Flash memory typically utilizes one of two basic architectures known as NOR flash and NAND flash. The designation is derived from the logic used to read the devices. In NOR flash architecture, a logical column of memory cells is coupled in parallel with each memory cell coupled to a data line, such as those typically referred to as bit lines. In NAND flash architecture, a column of memory cells is coupled in series with only the first memory cell of the column coupled to a bit line.
As the performance and complexity of electronic systems increase, the requirement for additional memory in a system also increases. However, in order to continue to reduce the costs of the system, the parts count must be kept to a minimum. This can be accomplished by increasing the memory density of an integrated circuit by using such technologies as multilevel cells (MLC). For example, MLC NAND flash memory is a very cost effective non-volatile memory.
Multilevel cells can take advantage of the analog nature of a traditional flash cell by assigning a data state, e.g., a bit pattern, to a specific threshold voltage (Vt) range of the cell. In the industry, these data states are often referred to as “levels.” This technology permits the storage of two or more bits of information per cell, depending on the quantity of voltage ranges assigned to the cell and the stability of the assigned voltage ranges during the lifetime operation of the memory cell.

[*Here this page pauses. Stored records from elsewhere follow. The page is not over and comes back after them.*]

===== src/sv/hcoc_pkg.sv =====
// ----------------------------------------------------------------------------
// hcoc_pkg
// Shared types and constants for the chi-square bin comparison block.
// ----------------------------------------------------------------------------
`default_nettype none
package hcoc_pkg;
    localparam int TOP_K   = 8;
    localparam int TOP_W   = 3;
    localparam int FILL_W  = 4;
    localparam int CNT_W   = 17;
    localparam logic [CNT_W-1:0] CNT_CAP = 17'd65536;
    localparam int ACC_W   = 48;
    localparam int SIG_W   = 32;
    localparam int BIN_W   = 16;
    localparam int VAL_W   = 24;

    localparam logic [2:0] REG_NSIGMA   = 3'd0;
    localparam logic [2:0] REG_MAXSIGMA = 3'd1;
    localparam logic [2:0] REG_GREEN    = 3'd2;
    localparam logic [2:0] REG_RED      = 3'd3;
    localparam logic [2:0] REG_NPRINT   = 3'd4;

    localparam logic [1:0] Q_GREEN  = 2'd0;
    localparam logic [1:0] Q_YELLOW = 2'd1;
    localparam logic [1:0] Q_RED    = 2'd2;

    typedef struct packed {
        logic load;       // capture input word, start multiply
        logic div_start;  // start divider
        logic div_step;   // one quotient bit
        logic accum;      // fold term into accumulators
        logic ins_step;   // one top-list shift step
        logic out_sum;    // present summary
        logic out_top;    // present top entry
        logic next_top;   // top entry taken, advance read pointer
        logic clear;      // clear accumulators
    } hcoc_cmd_t;

    typedef struct packed {
        logic skip;       // combined error zero
        logic sat;        // term saturates
        logic div_done;
        logic is_outlier;
        logic ins_done;
        logic last;
        logic top_last;   // current top entry is the last to print
        logic none;       // no top entries to print
    } hcoc_sts_t;
endpackage
`default_nettype wire


===== src/sv/hcoc_ctrl.sv =====
// ----------------------------------------------------------------------------
// hcoc_ctrl
// Sequencer for capture, division, insertion and report output.
// ----------------------------------------------------------------------------
`default_nettype none
module hcoc_ctrl import hcoc_pkg::*; (
    input  wire logic      aclk,
    input  wire logic      aresetn,
    input  wire logic      in_valid,
    output logic           in_ready,
    output logic           out_valid,
    input  wire logic      out_ready,
    output hcoc_cmd_t      cmd,
    input  wire hcoc_sts_t sts
);
    localparam logic [2:0] S_IDLE = 3'd0;
    localparam logic [2:0] S_PREP = 3'd1;
    localparam logic [2:0] S_DIV  = 3'd2;
    localparam logic [2:0] S_ACC  = 3'd3;
    localparam logic [2:0] S_INS  = 3'd4;
    localparam logic [2:0] S_SUM  = 3'd5;
    localparam logic [2:0] S_TOP  = 3'd6;
    localparam logic [2:0] S_MUL  = 3'd7;

    logic [2:0] state_reg, state_next;

    always_ff @(posedge aclk) begin
        if (!aresetn) state_reg <= S_IDLE;
        else          state_reg <= state_next;
    end

    always_comb begin
        state_next = state_reg;
        cmd        = '0;
        in_ready   = 1'b0;
        out_valid  = 1'b0;
        unique case (state_reg)
            S_IDLE: begin
                in_ready = 1'b1;
                if (in_valid) begin
                    cmd.load   = 1'b1;
                    state_next = S_MUL;
                end
            end
            S_MUL: begin
                // squares registered; diff^2 and combined error being formed
                state_next = S_PREP;
            end
            S_PREP: begin
                // product registered; decide path
                if (sts.skip) begin
                    state_next = sts.last ? S_SUM : S_IDLE;
                end else if (sts.sat) begin
                    state_next = S_ACC;
                end else begin
                    cmd.div_start = 1'b1;
                    state_next    = S_DIV;
                end
            end
            S_DIV: begin
                cmd.div_step = 1'b1;
                if (sts.div_done) state_next = S_ACC;
            end
            S_ACC: begin
                cmd.accum = 1'b1;
                if (sts.is_outlier)   state_next = S_INS;
                else if (sts.last)    state_next = S_SUM;
                else                  state_next = S_IDLE;
            end
            S_INS: begin
                cmd.ins_step = 1'b1;
                if (sts.ins_done) state_next = sts.last ? S_SUM : S_IDLE;
            end
            S_SUM: begin
                out_valid   = 1'b1;
                cmd.out_sum = 1'b1;
                if (out_ready) begin
                    if (sts.none) begin
                        cmd.clear  = 1'b1;
                        state_next = S_IDLE;
                    end else begin
                        state_next = S_TOP;
                    end
                end
            end
            S_TOP: begin
                out_valid   = 1'b1;
                cmd.out_top = 1'b1;
                if (out_ready) begin
                    cmd.next_top = 1'b1;
                    if (sts.top_last) begin
                        cmd.clear  = 1'b1;
                        state_next = S_IDLE;
                    end
                end
            end
            default: state_next = S_IDLE;
        endcase
    end
endmodule
`default_nettype wire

In many flash memories, both single level cell (SLC) and MLC memories, charge storage structure coupling has increased, in part due to increasing memory densities and the like. Coupling occurs between access lines (such as those lines referred to as word lines) and between data lines (such as those lines referred to as bit lines). Coupling issues between word lines of adjacent pages of a memory, such as between even and odd memory pages, depends on the bit pattern for the data that is to be programmed in the memory. When cell threshold voltages change due to programming, the changes in threshold voltage can further increase coupling effects.
For the reasons stated above, and for other reasons which will become apparent to those skilled in the art upon reading and understanding the present specification, there is a need in the art for improved compensation in memories.